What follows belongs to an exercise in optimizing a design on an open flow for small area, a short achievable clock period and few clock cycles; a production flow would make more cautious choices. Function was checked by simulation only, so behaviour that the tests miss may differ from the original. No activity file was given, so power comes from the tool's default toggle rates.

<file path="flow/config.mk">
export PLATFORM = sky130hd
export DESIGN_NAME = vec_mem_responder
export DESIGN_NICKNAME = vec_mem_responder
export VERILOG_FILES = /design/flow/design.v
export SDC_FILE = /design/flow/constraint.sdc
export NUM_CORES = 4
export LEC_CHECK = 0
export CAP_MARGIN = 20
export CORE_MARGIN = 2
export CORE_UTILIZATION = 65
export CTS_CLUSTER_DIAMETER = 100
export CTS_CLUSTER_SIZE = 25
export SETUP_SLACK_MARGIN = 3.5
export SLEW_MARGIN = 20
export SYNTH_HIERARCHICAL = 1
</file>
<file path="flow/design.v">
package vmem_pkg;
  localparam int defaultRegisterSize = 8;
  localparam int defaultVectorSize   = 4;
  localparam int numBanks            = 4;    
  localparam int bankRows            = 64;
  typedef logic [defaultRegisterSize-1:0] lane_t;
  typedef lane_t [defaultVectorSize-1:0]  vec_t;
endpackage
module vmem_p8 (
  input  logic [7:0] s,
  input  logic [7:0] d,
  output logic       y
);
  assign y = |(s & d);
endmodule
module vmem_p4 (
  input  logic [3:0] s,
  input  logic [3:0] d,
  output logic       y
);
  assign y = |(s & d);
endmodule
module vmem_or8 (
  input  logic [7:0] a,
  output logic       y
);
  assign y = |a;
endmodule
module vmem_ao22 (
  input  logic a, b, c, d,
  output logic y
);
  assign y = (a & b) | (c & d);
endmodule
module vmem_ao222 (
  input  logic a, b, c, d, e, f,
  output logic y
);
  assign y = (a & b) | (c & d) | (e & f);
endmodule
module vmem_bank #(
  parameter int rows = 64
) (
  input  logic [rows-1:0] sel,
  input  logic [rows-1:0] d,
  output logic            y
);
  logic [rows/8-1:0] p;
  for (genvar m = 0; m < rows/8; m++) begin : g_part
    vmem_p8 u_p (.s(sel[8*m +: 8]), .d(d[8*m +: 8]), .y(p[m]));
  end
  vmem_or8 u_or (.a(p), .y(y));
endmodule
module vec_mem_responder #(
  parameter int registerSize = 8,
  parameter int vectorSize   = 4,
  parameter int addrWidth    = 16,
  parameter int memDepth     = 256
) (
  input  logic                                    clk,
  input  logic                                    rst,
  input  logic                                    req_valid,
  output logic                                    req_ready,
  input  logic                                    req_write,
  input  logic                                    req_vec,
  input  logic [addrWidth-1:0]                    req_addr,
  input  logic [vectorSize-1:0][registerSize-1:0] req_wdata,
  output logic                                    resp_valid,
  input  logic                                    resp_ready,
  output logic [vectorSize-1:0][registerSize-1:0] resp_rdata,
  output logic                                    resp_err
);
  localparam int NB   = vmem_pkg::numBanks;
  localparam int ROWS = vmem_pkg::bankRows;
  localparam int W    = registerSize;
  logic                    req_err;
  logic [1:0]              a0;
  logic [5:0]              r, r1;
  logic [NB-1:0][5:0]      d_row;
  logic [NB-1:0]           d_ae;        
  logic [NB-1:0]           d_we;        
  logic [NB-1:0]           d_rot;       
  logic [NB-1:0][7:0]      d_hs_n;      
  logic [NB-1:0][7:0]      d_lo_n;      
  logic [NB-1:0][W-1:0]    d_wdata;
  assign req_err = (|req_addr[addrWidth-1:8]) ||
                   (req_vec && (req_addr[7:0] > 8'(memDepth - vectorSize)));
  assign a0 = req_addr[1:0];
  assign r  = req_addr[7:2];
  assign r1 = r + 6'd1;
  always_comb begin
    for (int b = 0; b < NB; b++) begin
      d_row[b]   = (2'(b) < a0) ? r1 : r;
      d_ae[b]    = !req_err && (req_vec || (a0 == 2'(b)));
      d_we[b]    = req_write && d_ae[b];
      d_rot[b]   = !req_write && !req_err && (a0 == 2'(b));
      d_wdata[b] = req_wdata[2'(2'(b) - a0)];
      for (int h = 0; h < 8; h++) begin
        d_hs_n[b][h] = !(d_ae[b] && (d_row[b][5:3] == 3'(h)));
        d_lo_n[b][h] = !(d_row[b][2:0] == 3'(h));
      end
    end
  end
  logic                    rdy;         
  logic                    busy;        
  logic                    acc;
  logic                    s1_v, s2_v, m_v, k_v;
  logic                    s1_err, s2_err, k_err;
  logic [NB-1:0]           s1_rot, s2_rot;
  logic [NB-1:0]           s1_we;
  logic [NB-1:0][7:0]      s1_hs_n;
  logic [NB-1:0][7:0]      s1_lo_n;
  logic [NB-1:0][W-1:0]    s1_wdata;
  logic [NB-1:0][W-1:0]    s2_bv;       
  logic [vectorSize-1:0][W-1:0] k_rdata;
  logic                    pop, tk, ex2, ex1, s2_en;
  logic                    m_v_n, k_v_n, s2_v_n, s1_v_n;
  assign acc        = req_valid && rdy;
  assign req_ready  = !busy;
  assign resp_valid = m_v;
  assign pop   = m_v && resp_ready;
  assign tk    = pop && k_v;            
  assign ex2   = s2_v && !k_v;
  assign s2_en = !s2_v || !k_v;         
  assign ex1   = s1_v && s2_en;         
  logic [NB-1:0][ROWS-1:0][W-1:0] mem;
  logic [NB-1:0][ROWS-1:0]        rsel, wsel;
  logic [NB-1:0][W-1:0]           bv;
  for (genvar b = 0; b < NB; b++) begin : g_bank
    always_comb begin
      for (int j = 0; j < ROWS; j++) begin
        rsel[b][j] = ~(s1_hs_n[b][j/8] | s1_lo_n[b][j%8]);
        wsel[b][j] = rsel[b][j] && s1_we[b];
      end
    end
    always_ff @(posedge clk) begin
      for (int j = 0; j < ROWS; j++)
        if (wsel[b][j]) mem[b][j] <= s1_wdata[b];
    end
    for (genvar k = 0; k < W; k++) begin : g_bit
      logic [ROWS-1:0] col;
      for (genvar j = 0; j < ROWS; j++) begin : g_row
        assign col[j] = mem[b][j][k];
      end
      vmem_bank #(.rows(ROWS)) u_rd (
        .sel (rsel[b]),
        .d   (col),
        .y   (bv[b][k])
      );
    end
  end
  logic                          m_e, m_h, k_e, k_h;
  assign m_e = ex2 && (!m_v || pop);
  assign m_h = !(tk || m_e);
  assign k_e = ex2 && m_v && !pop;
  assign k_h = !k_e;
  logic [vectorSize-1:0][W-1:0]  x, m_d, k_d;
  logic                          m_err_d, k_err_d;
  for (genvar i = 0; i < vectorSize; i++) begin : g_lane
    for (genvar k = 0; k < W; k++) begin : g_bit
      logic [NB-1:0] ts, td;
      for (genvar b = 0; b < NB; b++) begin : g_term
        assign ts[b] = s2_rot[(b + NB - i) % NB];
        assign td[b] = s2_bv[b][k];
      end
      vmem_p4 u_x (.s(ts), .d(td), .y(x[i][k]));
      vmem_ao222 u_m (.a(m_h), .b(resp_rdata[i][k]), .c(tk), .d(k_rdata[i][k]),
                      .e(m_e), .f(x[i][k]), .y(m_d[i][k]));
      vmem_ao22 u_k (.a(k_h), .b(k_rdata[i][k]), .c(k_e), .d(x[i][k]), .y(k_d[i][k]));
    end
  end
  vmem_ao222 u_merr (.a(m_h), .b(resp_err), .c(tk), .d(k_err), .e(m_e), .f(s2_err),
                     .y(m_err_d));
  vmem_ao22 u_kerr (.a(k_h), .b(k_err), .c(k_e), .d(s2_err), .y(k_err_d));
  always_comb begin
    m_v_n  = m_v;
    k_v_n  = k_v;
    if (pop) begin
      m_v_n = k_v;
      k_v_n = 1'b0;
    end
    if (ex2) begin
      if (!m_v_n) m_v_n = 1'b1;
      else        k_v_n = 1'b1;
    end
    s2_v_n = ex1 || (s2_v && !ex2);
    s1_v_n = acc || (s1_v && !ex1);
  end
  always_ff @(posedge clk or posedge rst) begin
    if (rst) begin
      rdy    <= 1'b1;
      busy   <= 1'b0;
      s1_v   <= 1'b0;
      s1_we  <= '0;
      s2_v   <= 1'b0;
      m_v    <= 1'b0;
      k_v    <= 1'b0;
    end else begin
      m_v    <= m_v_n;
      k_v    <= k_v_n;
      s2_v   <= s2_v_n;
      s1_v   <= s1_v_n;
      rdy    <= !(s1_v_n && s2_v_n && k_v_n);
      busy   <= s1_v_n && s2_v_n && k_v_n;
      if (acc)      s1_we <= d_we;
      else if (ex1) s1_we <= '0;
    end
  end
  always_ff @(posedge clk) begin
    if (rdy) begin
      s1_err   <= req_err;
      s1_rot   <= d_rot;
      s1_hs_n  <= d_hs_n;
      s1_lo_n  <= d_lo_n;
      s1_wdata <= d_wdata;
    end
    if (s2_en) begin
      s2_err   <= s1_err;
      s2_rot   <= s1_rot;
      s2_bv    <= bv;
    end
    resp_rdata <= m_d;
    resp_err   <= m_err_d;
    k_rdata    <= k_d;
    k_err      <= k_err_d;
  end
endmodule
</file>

.....

■ **THE PROBLEM**
Count the lines in the preceding entries that contain the string "bankRows", and state only the resulting number.

■ **TASK ANSWER**
2